Sad tale of a gorgosaurus that has, fortunately, been fossilized to preserve an amazing CSI-esque amount of data:
Who knew that brain tumors could show up in the fossil record and be responsible for a scary dino having two broken legs and a busted shoulder?
Gotta love science.
Thanks to Evernote, I’ve been able to digitize most of the notebooks I’ve written on Dura Europos. I know take digital notes on the small city, but thumbing back through my Moleskine notebooks full of clippings and hand written notes makes me feel a bit like Indiana Jones with his father’s collected notebooks on the Holy Grail.
In many ways, Dura is like my holy grail.
I started studying the city while working as a curatorial assistant to Susan Matthews at the Yale Art Gallery while doing my graduate studies there in ancient religious art. In fact, my real first job was to spend time with the thousands of objects that Yale has in its warehouses and the gallery basement and lovingly “digitize” Yale’s collection of slides, objects and paintings from its involvement with the excavation of Dura Europos in the 1930’s. It was magical.
I still go back to those dark and stuffed basements and warehouses full of artifacts, beads, paintings, statues, detritus and debris in my mind and realize what a chance Prof Matheson allowed me to fall in love with a place.
Ten years later, I still want to go:
Dura-Europos, a Melting Pot at the Intersection of Empires – NYTimes.com: “As a city of extraordinary cultural diversity,’ said Jennifer Y. Chi, an archaeologist and the exhibition’s chief curator, ‘Dura-Europos has great resonance for the modern world, where multiculturalism shapes the very nature and quality of daily life.”
Here’s a nice interactive site on Dura that the Yale Art Gallery has put together with maps, images and descriptions. I highly recommend checking it out.
I would share my Evernote notebook with you all… but would Dr Henry Jones Sr share his holy grail notebook?

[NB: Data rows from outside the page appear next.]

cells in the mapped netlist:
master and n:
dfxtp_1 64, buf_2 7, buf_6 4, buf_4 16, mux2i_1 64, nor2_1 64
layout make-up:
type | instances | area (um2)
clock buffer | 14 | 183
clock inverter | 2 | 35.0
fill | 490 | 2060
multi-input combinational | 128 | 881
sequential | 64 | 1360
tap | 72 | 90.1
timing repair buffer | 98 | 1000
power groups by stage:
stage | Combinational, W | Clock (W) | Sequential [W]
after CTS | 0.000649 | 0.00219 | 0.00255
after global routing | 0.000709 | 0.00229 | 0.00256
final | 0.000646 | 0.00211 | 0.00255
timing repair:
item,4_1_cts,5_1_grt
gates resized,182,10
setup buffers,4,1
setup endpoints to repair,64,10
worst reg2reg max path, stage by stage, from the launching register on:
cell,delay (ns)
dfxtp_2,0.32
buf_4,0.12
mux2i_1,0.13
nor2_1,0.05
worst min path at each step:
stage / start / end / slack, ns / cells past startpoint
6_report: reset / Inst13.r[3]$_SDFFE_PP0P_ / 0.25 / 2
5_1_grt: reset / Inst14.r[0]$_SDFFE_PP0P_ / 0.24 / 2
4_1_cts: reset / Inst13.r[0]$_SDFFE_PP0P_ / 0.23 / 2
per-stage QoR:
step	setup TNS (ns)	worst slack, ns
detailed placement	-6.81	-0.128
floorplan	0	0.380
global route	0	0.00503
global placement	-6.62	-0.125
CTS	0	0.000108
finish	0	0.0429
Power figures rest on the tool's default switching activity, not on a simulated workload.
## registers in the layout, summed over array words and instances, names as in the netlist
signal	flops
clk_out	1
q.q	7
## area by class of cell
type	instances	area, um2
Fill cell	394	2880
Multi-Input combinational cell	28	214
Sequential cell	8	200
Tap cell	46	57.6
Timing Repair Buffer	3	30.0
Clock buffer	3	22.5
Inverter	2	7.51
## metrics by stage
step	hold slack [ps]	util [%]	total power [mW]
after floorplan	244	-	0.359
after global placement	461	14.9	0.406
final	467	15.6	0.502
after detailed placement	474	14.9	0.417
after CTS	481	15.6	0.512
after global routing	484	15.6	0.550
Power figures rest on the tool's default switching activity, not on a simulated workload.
**./config.mk**
```make
export PLATFORM = sky130hd
export DESIGN_NAME = Reg_acc_2
export DESIGN_NICKNAME = Reg_acc_2
export VERILOG_FILES = /design/flow/design.v
export SDC_FILE = /design/flow/constraint.sdc
export NUM_CORES = 4
export LEC_CHECK = 1
export CORE_UTILIZATION = 30
```
**./constraint.sdc**
```tcl
current_design Reg_acc_2

set clk_period 9.5
set clk_io_pct 0.2

create_clock -name clk0 -period $clk_period [get_ports {clk}]

set non_clock_inputs [all_inputs -no_clocks]
set_input_delay [expr $clk_period * $clk_io_pct] -clock clk0 $non_clock_inputs
set_output_delay [expr $clk_period * $clk_io_pct] -clock clk0 [all_outputs]
```
**design.v**
```verilog
`timescale 1ns / 1ps
module Memory_Control #(parameter DATA_WIDTH = 32,
                        ADDRESS_BUS  = 22,
                        ADDRESS_BITS = 15,
                        ENABLE_BITS  = 7,
                        IFM_SIZE     = 32)
    (
    input clk,
    input [DATA_WIDTH-1:0] riscv_data_bus,
    input [ADDRESS_BUS-1:0] riscv_address_bus,
    input initialization_done, 
    output conva1_start,
    output [3-1:0] conva1_ifm_enable_write,
    output [3-1:0] conva1_wm_enable_write,
    output [3-1:0] convb_wm_enable_write,
    output [3-1:0] conva2_wm_enable_write,
    output [84-1:0] fc1_wm_enable_write,
    output [10-1:0] fc2_wm_enable_write,
    output conva1_bm_enable_write,
    output [3-1:0] convb_bm_enable_write,
    output conva2_bm_enable_write,
    output fc1_bm_enable_write,
    output fc2_bm_enable_write,
    output [DATA_WIDTH-1:0] riscv_data,
    output [ADDRESS_BITS-1:0] riscv_address
    );
    reg [113-1:0] enable_write;
    wire [ENABLE_BITS-1:0] address_enable_bits;
    assign riscv_data          = riscv_data_bus;
    assign riscv_address       = riscv_address_bus[ADDRESS_BITS-1:0];
    assign address_enable_bits = riscv_address_bus[ADDRESS_BUS-1 : ADDRESS_BUS-ENABLE_BITS];
 assign    conva1_start = initialization_done;
    always @*
    begin
        case(address_enable_bits)
            7'd1  : begin enable_write = 113'b00000000000000000000000000000000000000000000000000000000000000000000000000000000000000000000000000000000000000001;end
            7'd2  : begin enable_write = 113'b00000000000000000000000000000000000000000000000000000000000000000000000000000000000000000000000000000000000000010;end
            7'd3  : begin enable_write = 113'b00000000000000000000000000000000000000000000000000000000000000000000000000000000000000000000000000000000000000100;end
            7'd4  : begin enable_write = 113'b00000000000000000000000000000000000000000000000000000000000000000000000000000000000000000000000000000000000001000;end
            7'd5  : begin enable_write = 113'b00000000000000000000000000000000000000000000000000000000000000000000000000000000000000000000000000000000000010000;end
            7'd6  : begin enable_write = 113'b00000000000000000000000000000000000000000000000000000000000000000000000000000000000000000000000000000000000100000;end
            7'd7  : begin enable_write = 113'b00000000000000000000000000000000000000000000000000000000000000000000000000000000000000000000000000000000001000000;end
            7'd8  : begin enable_write = 113'b00000000000000000000000000000000000000000000000000000000000000000000000000000000000000000000000000000000010000000;end
            7'd9  : begin enable_write = 113'b00000000000000000000000000000000000000000000000000000000000000000000000000000000000000000000000000000000100000000;end
            7'd10 : begin enable_write = 113'b00000000000000000000000000000000000000000000000000000000000000000000000000000000000000000000000000000001000000000;end
            7'd11 : begin enable_write = 113'b00000000000000000000000000000000000000000000000000000000000000000000000000000000000000000000000000000010000000000;end
            7'd12 : begin enable_write = 113'b00000000000000000000000000000000000000000000000000000000000000000000000000000000000000000000000000000100000000000;end
            7'd13 : begin enable_write = 113'b00000000000000000000000000000000000000000000000000000000000000000000000000000000000000000000000000001000000000000;end
            7'd14 : begin enable_write = 113'b00000000000000000000000000000000000000000000000000000000000000000000000000000000000000000000000000010000000000000;end
            7'd15 : begin enable_write = 113'b00000000000000000000000000000000000000000000000000000000000000000000000000000000000000000000000000100000000000000;end
            7'd16 : begin enable_write = 113'b00000000000000000000000000000000000000000000000000000000000000000000000000000000000000000000000001000000000000000;end
            7'd17 : begin enable_write = 113'b00000000000000000000000000000000000000000000000000000000000000000000000000000000000000000000000010000000000000000;end
            7'd18 : begin enable_write = 113'b00000000000000000000000000000000000000000000000000000000000000000000000000000000000000000000000100000000000000000;end
            7'd19 : begin enable_write = 113'b00000000000000000000000000000000000000000000000000000000000000000000000000000000000000000000001000000000000000000;end
            7'd20 : begin enable_write = 113'b00000000000000000000000000000000000000000000000000000000000000000000000000000000000000000000010000000000000000000;end
            7'd21 : begin enable_write = 113'b00000000000000000000000000000000000000000000000000000000000000000000000000000000000000000000100000000000000000000;end
            7'd22 : begin enable_write = 113'b00000000000000000000000000000000000000000000000000000000000000000000000000000000000000000001000000000000000000000;end
            7'd23 : begin enable_write = 113'b00000000000000000000000000000000000000000000000000000000000000000000000000000000000000000010000000000000000000000;end
            7'd24 : begin enable_write = 113'b00000000000000000000000000000000000000000000000000000000000000000000000000000000000000000100000000000000000000000;end
            7'd25 : begin enable_write = 113'b00000000000000000000000000000000000000000000000000000000000000000000000000000000000000001000000000000000000000000;end 
            7'd26 : begin enable_write = 113'b00000000000000000000000000000000000000000000000000000000000000000000000000000000000000010000000000000000000000000;end
            7'd27 : begin enable_write = 113'b00000000000000000000000000000000000000000000000000000000000000000000000000000000000000100000000000000000000000000;end
            7'd28 : begin enable_write = 113'b00000000000000000000000000000000000000000000000000000000000000000000000000000000000001000000000000000000000000000;end
            7'd29 : begin enable_write = 113'b00000000000000000000000000000000000000000000000000000000000000000000000000000000000010000000000000000000000000000;end
            7'd30 : begin enable_write = 113'b00000000000000000000000000000000000000000000000000000000000000000000000000000000000100000000000000000000000000000;end
            7'd31 : begin enable_write = 113'b00000000000000000000000000000000000000000000000000000000000000000000000000000000001000000000000000000000000000000;end
            7'd32 : begin enable_write = 113'b00000000000000000000000000000000000000000000000000000000000000000000000000000000010000000000000000000000000000000;end
            7'd33 : begin enable_write = 113'b00000000000000000000000000000000000000000000000000000000000000000000000000000000100000000000000000000000000000000;end
            7'd34 : begin enable_write = 113'b00000000000000000000000000000000000000000000000000000000000000000000000000000001000000000000000000000000000000000;end
            7'd35 : begin enable_write = 113'b00000000000000000000000000000000000000000000000000000000000000000000000000000010000000000000000000000000000000000;end
            7'd36 : begin enable_write = 113'b00000000000000000000000000000000000000000000000000000000000000000000000000000100000000000000000000000000000000000;end
            7'd37 : begin enable_write = 113'b00000000000000000000000000000000000000000000000000000000000000000000000000001000000000000000000000000000000000000;end
            7'd38 : begin enable_write = 113'b00000000000000000000000000000000000000000000000000000000000000000000000000010000000000000000000000000000000000000;end
            7'd39 : begin enable_write = 113'b00000000000000000000000000000000000000000000000000000000000000000000000000100000000000000000000000000000000000000;end
            7'd40 : begin enable_write = 113'b00000000000000000000000000000000000000000000000000000000000000000000000001000000000000000000000000000000000000000;end
            7'd41 : begin enable_write = 113'b00000000000000000000000000000000000000000000000000000000000000000000000010000000000000000000000000000000000000000;end
            7'd42 : begin enable_write = 113'b00000000000000000000000000000000000000000000000000000000000000000000000100000000000000000000000000000000000000000;end
            7'd43 : begin enable_write = 113'b00000000000000000000000000000000000000000000000000000000000000000000001000000000000000000000000000000000000000000;end
            7'd44 : begin enable_write = 113'b00000000000000000000000000000000000000000000000000000000000000000000010000000000000000000000000000000000000000000;end
            7'd45 : begin enable_write = 113'b00000000000000000000000000000000000000000000000000000000000000000000100000000000000000000000000000000000000000000;end
            7'd46 : begin enable_write = 113'b00000000000000000000000000000000000000000000000000000000000000000001000000000000000000000000000000000000000000000;end
            7'd47 : begin enable_write = 113'b00000000000000000000000000000000000000000000000000000000000000000010000000000000000000000000000000000000000000000;end
            7'd48 : begin enable_write = 113'b00000000000000000000000000000000000000000000000000000000000000000100000000000000000000000000000000000000000000000;end
            7'd49 : begin enable_write = 113'b00000000000000000000000000000000000000000000000000000000000000001000000000000000000000000000000000000000000000000;end
            7'd50 : begin enable_write = 113'b00000000000000000000000000000000000000000000000000000000000000010000000000000000000000000000000000000000000000000;end 
            7'd51 : begin enable_write = 113'b00000000000000000000000000000000000000000000000000000000000000100000000000000000000000000000000000000000000000000;end
            7'd52 : begin enable_write = 113'b00000000000000000000000000000000000000000000000000000000000001000000000000000000000000000000000000000000000000000;end                    
            7'd53 : begin enable_write = 113'b00000000000000000000000000000000000000000000000000000000000010000000000000000000000000000000000000000000000000000;end                
            7'd54 : begin enable_write = 113'b00000000000000000000000000000000000000000000000000000000000100000000000000000000000000000000000000000000000000000;end                                             
            7'd55 : begin enable_write = 113'b00000000000000000000000000000000000000000000000000000000001000000000000000000000000000000000000000000000000000000;end
            7'd56 : begin enable_write = 113'b00000000000000000000000000000000000000000000000000000000010000000000000000000000000000000000000000000000000000000;end
            7'd57 : begin enable_write = 113'b00000000000000000000000000000000000000000000000000000000100000000000000000000000000000000000000000000000000000000;end
            7'd58 : begin enable_write = 113'b00000000000000000000000000000000000000000000000000000001000000000000000000000000000000000000000000000000000000000;end
            7'd59 : begin enable_write = 113'b00000000000000000000000000000000000000000000000000000010000000000000000000000000000000000000000000000000000000000;end
            7'd60 : begin enable_write = 113'b00000000000000000000000000000000000000000000000000000100000000000000000000000000000000000000000000000000000000000;end
            7'd61 : begin enable_write = 113'b00000000000000000000000000000000000000000000000000001000000000000000000000000000000000000000000000000000000000000;end
            7'd62 : begin enable_write = 113'b00000000000000000000000000000000000000000000000000010000000000000000000000000000000000000000000000000000000000000;end
            7'd63 : begin enable_write = 113'b00000000000000000000000000000000000000000000000000100000000000000000000000000000000000000000000000000000000000000;end
            7'd64 : begin enable_write = 113'b00000000000000000000000000000000000000000000000001000000000000000000000000000000000000000000000000000000000000000;end
            7'd65 : begin enable_write = 113'b00000000000000000000000000000000000000000000000010000000000000000000000000000000000000000000000000000000000000000;end
            7'd66 : begin enable_write = 113'b00000000000000000000000000000000000000000000000100000000000000000000000000000000000000000000000000000000000000000;end
            7'd67 : begin enable_write = 113'b00000000000000000000000000000000000000000000001000000000000000000000000000000000000000000000000000000000000000000;end
            7'd68 : begin enable_write = 113'b00000000000000000000000000000000000000000000010000000000000000000000000000000000000000000000000000000000000000000;end
            7'd69 : begin enable_write = 113'b00000000000000000000000000000000000000000000100000000000000000000000000000000000000000000000000000000000000000000;end
            7'd70 : begin enable_write = 113'b00000000000000000000000000000000000000000001000000000000000000000000000000000000000000000000000000000000000000000;end
            7'd71 : begin enable_write = 113'b00000000000000000000000000000000000000000010000000000000000000000000000000000000000000000000000000000000000000000;end
            7'd72 : begin enable_write = 113'b00000000000000000000000000000000000000000100000000000000000000000000000000000000000000000000000000000000000000000;end
            7'd73 : begin enable_write = 113'b00000000000000000000000000000000000000001000000000000000000000000000000000000000000000000000000000000000000000000;end
            7'd74 : begin enable_write = 113'b00000000000000000000000000000000000000010000000000000000000000000000000000000000000000000000000000000000000000000;end
            7'd75 : begin enable_write = 113'b00000000000000000000000000000000000000100000000000000000000000000000000000000000000000000000000000000000000000000;end            
            7'd76 : begin enable_write = 113'b00000000000000000000000000000000000001000000000000000000000000000000000000000000000000000000000000000000000000000;end  
            7'd77 : begin enable_write = 113'b00000000000000000000000000000000000010000000000000000000000000000000000000000000000000000000000000000000000000000;end
            7'd78 : begin enable_write = 113'b00000000000000000000000000000000000100000000000000000000000000000000000000000000000000000000000000000000000000000;end
            7'd79 : begin enable_write = 113'b00000000000000000000000000000000001000000000000000000000000000000000000000000000000000000000000000000000000000000;end
            7'd80 : begin enable_write = 113'b00000000000000000000000000000000010000000000000000000000000000000000000000000000000000000000000000000000000000000;end
            7'd81 : begin enable_write = 113'b00000000000000000000000000000000100000000000000000000000000000000000000000000000000000000000000000000000000000000;end
            7'd82 : begin enable_write = 113'b00000000000000000000000000000001000000000000000000000000000000000000000000000000000000000000000000000000000000000;end
            7'd83 : begin enable_write = 113'b00000000000000000000000000000010000000000000000000000000000000000000000000000000000000000000000000000000000000000;end
            7'd84 : begin enable_write = 113'b00000000000000000000000000000100000000000000000000000000000000000000000000000000000000000000000000000000000000000;end
            7'd85 : begin enable_write = 113'b00000000000000000000000000001000000000000000000000000000000000000000000000000000000000000000000000000000000000000;end
            7'd86 : begin enable_write = 113'b00000000000000000000000000010000000000000000000000000000000000000000000000000000000000000000000000000000000000000;end
            7'd87 : begin enable_write = 113'b00000000000000000000000000100000000000000000000000000000000000000000000000000000000000000000000000000000000000000;end
            7'd88 : begin enable_write = 113'b00000000000000000000000001000000000000000000000000000000000000000000000000000000000000000000000000000000000000000;end
            7'd89 : begin enable_write = 113'b00000000000000000000000010000000000000000000000000000000000000000000000000000000000000000000000000000000000000000;end
            7'd90 : begin enable_write = 113'b00000000000000000000000100000000000000000000000000000000000000000000000000000000000000000000000000000000000000000;end
            7'd91 : begin enable_write = 113'b00000000000000000000001000000000000000000000000000000000000000000000000000000000000000000000000000000000000000000;end
            7'd92 : begin enable_write = 113'b00000000000000000000010000000000000000000000000000000000000000000000000000000000000000000000000000000000000000000;end
            7'd93 : begin enable_write = 113'b00000000000000000000100000000000000000000000000000000000000000000000000000000000000000000000000000000000000000000;end
            7'd94 : begin enable_write = 113'b00000000000000000001000000000000000000000000000000000000000000000000000000000000000000000000000000000000000000000;end
            7'd95 : begin enable_write = 113'b00000000000000000010000000000000000000000000000000000000000000000000000000000000000000000000000000000000000000000;end
            7'd96 : begin enable_write = 113'b00000000000000000100000000000000000000000000000000000000000000000000000000000000000000000000000000000000000000000;end
            7'd97 : begin enable_write = 113'b00000000000000001000000000000000000000000000000000000000000000000000000000000000000000000000000000000000000000000;end
            7'd98 : begin enable_write = 113'b00000000000000010000000000000000000000000000000000000000000000000000000000000000000000000000000000000000000000000;end
            7'd99 : begin enable_write = 113'b00000000000000100000000000000000000000000000000000000000000000000000000000000000000000000000000000000000000000000;end
            7'd100: begin enable_write = 113'b00000000000001000000000000000000000000000000000000000000000000000000000000000000000000000000000000000000000000000;end
            7'd101 : begin enable_write= 113'b00000000000010000000000000000000000000000000000000000000000000000000000000000000000000000000000000000000000000000;end
            7'd102 : begin enable_write= 113'b00000000000100000000000000000000000000000000000000000000000000000000000000000000000000000000000000000000000000000;end
            7'd103 : begin enable_write= 113'b00000000001000000000000000000000000000000000000000000000000000000000000000000000000000000000000000000000000000000;end
            7'd104 : begin enable_write= 113'b00000000010000000000000000000000000000000000000000000000000000000000000000000000000000000000000000000000000000000;end
            7'd105 : begin enable_write= 113'b00000000100000000000000000000000000000000000000000000000000000000000000000000000000000000000000000000000000000000;end
            7'd106 : begin enable_write= 113'b00000001000000000000000000000000000000000000000000000000000000000000000000000000000000000000000000000000000000000;end
            7'd107 : begin enable_write= 113'b00000010000000000000000000000000000000000000000000000000000000000000000000000000000000000000000000000000000000000;end
            7'd108 : begin enable_write= 113'b00000100000000000000000000000000000000000000000000000000000000000000000000000000000000000000000000000000000000000;end                               
            7'd109 : begin enable_write= 113'b00001000000000000000000000000000000000000000000000000000000000000000000000000000000000000000000000000000000000000;end
            7'd110 : begin enable_write= 113'b00010000000000000000000000000000000000000000000000000000000000000000000000000000000000000000000000000000000000000;end
            7'd111 : begin enable_write= 113'b00100000000000000000000000000000000000000000000000000000000000000000000000000000000000000000000000000000000000000;end 
            7'd112 : begin enable_write= 113'b01000000000000000000000000000000000000000000000000000000000000000000000000000000000000000000000000000000000000000;end
            7'd113 : begin enable_write= 113'b10000000000000000000000000000000000000000000000000000000000000000000000000000000000000000000000000000000000000000;end
           default : begin enable_write =113'b00000000000000000000000000000000000000000000000000000000000000000000000000000000000000000000000000000000000000000;end
        endcase                               
    end                                       
    assign conva1_ifm_enable_write = enable_write[112:110]; 
    assign conva1_wm_enable_write  = enable_write[2:0];
    assign convb_wm_enable_write   = enable_write[5:3];
    assign conva2_wm_enable_write  = enable_write[8:6];
    assign fc1_wm_enable_write     = enable_write[92:9];
    assign fc2_wm_enable_write     = enable_write[102:93];
    assign conva1_bm_enable_write  = enable_write[103];
    assign convb_bm_enable_write   = enable_write[106:104];
    assign conva2_bm_enable_write  = enable_write[107];
    assign fc1_bm_enable_write     = enable_write[108];
    assign fc2_bm_enable_write     = enable_write[109];
endmodule
```
### flow/design.v
`timescale 1ns / 1ps
module floating_point_adder #(parameter DATA_WIDTH = 32 , E=8, M=23 )
    (
    input [DATA_WIDTH-1:0] FP_in1,
    input [DATA_WIDTH-1:0] FP_in2,
    output [DATA_WIDTH-1:0] FP_out
    );
    wire sign1,sign2,signOUT;
    wire [E-1:0] Exponent1,Exponent2,ExponentOUT;
    wire [M-1:0] Mantissa1,Mantissa2,MantissaOUT; 
    wire [M:0] MantissaUnNORMALIZED1;
    wire [M:0] MantissaUnNORMALIZED2;
    wire [2*M+1:0] MantissaUnNORMALIZED1SHIFTED;
    wire [2*M+1:0] MantissaUnNORMALIZED2SHIFTED;
    wire [2*M+1:0] MantissaUnNORMALIZEDOut;
    wire [E-1:0] Difference;
    wire [E-1:0] LargerExponent;
    wire N1_larger;
    assign sign1 = FP_in1[DATA_WIDTH-1];
    assign sign2 = FP_in2[DATA_WIDTH-1];
    assign Exponent1 = FP_in1[DATA_WIDTH-2:DATA_WIDTH-E-1];
    assign Exponent2 = FP_in2[DATA_WIDTH-2:DATA_WIDTH-E-1];
    assign Mantissa1 = FP_in1[M-1:0];
    assign Mantissa2 = FP_in2[M-1:0];
    assign MantissaUnNORMALIZED1 = {1'b1 , FP_in1[M-1:0]};
    assign MantissaUnNORMALIZED2 = {1'b1 , FP_in2[M-1:0]};
    assign LargerExponent = (Exponent1 > Exponent2) ? Exponent1 : Exponent2;
    assign N1_larger =    (Exponent1 > Exponent2)        ? 1'b1  :
        ((Exponent1 == Exponent2) && (MantissaUnNORMALIZED1 > MantissaUnNORMALIZED2)) ? 1'b1 : 1'b0;
    assign Difference = (Exponent1 < Exponent2) ? (Exponent2 - Exponent1) :  (Exponent1 - Exponent2);
    assign MantissaUnNORMALIZED2SHIFTED = (N1_larger)? {1'b0, MantissaUnNORMALIZED2, 23'b0} >> Difference : {1'b0, MantissaUnNORMALIZED2, 23'b0};
    assign MantissaUnNORMALIZED1SHIFTED = (~N1_larger)? {1'b0, MantissaUnNORMALIZED1, 23'b0} >> Difference : {1'b0, MantissaUnNORMALIZED1, 23'b0};
    assign MantissaUnNORMALIZEDOut = ((sign1^sign2) &  N1_larger) ? MantissaUnNORMALIZED1SHIFTED - MantissaUnNORMALIZED2SHIFTED :
        ((sign1^sign2) & ~N1_larger) ? MantissaUnNORMALIZED2SHIFTED - MantissaUnNORMALIZED1SHIFTED :
        MantissaUnNORMALIZED1SHIFTED + MantissaUnNORMALIZED2SHIFTED;
    wire [7:0]  shft_amt;
    assign shft_amt = MantissaUnNORMALIZEDOut[47] ? 8'd0  : MantissaUnNORMALIZEDOut[46] ? 8'd1  :
                      MantissaUnNORMALIZEDOut[45] ? 8'd2  : MantissaUnNORMALIZEDOut[44] ? 8'd3  :
                      MantissaUnNORMALIZEDOut[43] ? 8'd4  : MantissaUnNORMALIZEDOut[42] ? 8'd5  :
                      MantissaUnNORMALIZEDOut[41] ? 8'd6  : MantissaUnNORMALIZEDOut[40] ? 8'd7  :
                      MantissaUnNORMALIZEDOut[39] ? 8'd8  : MantissaUnNORMALIZEDOut[38] ? 8'd9  :
                      MantissaUnNORMALIZEDOut[37] ? 8'd10 : MantissaUnNORMALIZEDOut[36] ? 8'd11 :
                      MantissaUnNORMALIZEDOut[35] ? 8'd12 : MantissaUnNORMALIZEDOut[34] ? 8'd13 :
                      MantissaUnNORMALIZEDOut[33] ? 8'd14 : MantissaUnNORMALIZEDOut[32] ? 8'd15 :
                      MantissaUnNORMALIZEDOut[31] ? 8'd16 : MantissaUnNORMALIZEDOut[30] ? 8'd17 :
                      MantissaUnNORMALIZEDOut[29] ? 8'd18 : MantissaUnNORMALIZEDOut[28] ? 8'd19 :
                      MantissaUnNORMALIZEDOut[27] ? 8'd20 : MantissaUnNORMALIZEDOut[26] ? 8'd21 :
                      MantissaUnNORMALIZEDOut[25] ? 8'd22 : MantissaUnNORMALIZEDOut[24] ? 8'd23 :
                      MantissaUnNORMALIZEDOut[23] ? 8'd24 : MantissaUnNORMALIZEDOut[22] ? 8'd25 :
                      MantissaUnNORMALIZEDOut[21] ? 8'd26 : MantissaUnNORMALIZEDOut[20] ? 8'd27 :
                      MantissaUnNORMALIZEDOut[19] ? 8'd28 : MantissaUnNORMALIZEDOut[18] ? 8'd29 :
                      MantissaUnNORMALIZEDOut[17] ? 8'd30 : MantissaUnNORMALIZEDOut[16] ? 8'd31 :
                      MantissaUnNORMALIZEDOut[15] ? 8'd32 : MantissaUnNORMALIZEDOut[14] ? 8'd33 :
                      MantissaUnNORMALIZEDOut[13] ? 8'd34 : MantissaUnNORMALIZEDOut[12] ? 8'd35 :
                      MantissaUnNORMALIZEDOut[11] ? 8'd36 : MantissaUnNORMALIZEDOut[10] ? 8'd37 :
                      MantissaUnNORMALIZEDOut[9]  ? 8'd38 : MantissaUnNORMALIZEDOut[8]  ? 8'd39 :
                      MantissaUnNORMALIZEDOut[7]  ? 8'd40 : MantissaUnNORMALIZEDOut[6]  ? 8'd41 :
                      MantissaUnNORMALIZEDOut[5]  ? 8'd42 : MantissaUnNORMALIZEDOut[4]  ? 8'd43 :
                      MantissaUnNORMALIZEDOut[3]  ? 8'd44 : MantissaUnNORMALIZEDOut[2]  ? 8'd45 :
                      MantissaUnNORMALIZEDOut[1]  ? 8'd46 : MantissaUnNORMALIZEDOut[0]  ? 8'd47 :
                                                    8'd48;
    wire [3*M+1:0] OutShifted;
    wire [M-1:0] LastOut;
    assign OutShifted = {MantissaUnNORMALIZEDOut, 23'b0} << (shft_amt+1);
    assign LastOut = OutShifted [3*M+1:2*M+2];
    wire [E-1:0] LastExpOut;
    assign LastExpOut = LargerExponent - shft_amt + 8'b1;
    assign signOUT = (N1_larger)? sign1 : sign2;
    assign FP_out = {signOUT, LastExpOut, LastOut};
endmodule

Nah.
The name of my next band…
Benjamin Franklin – Wikipedia: “Whilst in London, Franklin became involved in radical politics. He was a member of the Club of Honest Whigs, alongside thinkers such as Richard Price, the minister of Newington Green Unitarian Church who ignited the Revolution Controversy.”
Geez I love Ben Franklin.
From a 2007 paper by Josiah Ober at Stanford titled “What the Ancient Greeks Can Tell Us About Democracy” (PDF)…
She explains the Assembly’s annual decision of whether to hold an ostracism, and the occasional (only 15 recorded instances) of actual ostracisms, as a repeated ritual through which the mass of ordinary Athenian citizens reminded Athenian elites of the power of the people to intervene in inter-elite conflicts if and when those conflicts threatened the stability of the polis. Forsdyke argues that the Athenian revolution itself, and thus the origin of democracy, is best understood as a mass intervention in what was formerly a exclusively elite field of political competition – and that the signal success of Athenian democracy was in the regime stabilization that emerged with the credible threat of mass intervention.
Recalls and impeachments don’t do the job of intervening (like ostracisms) in what has become a very exclusive process of government in the USA.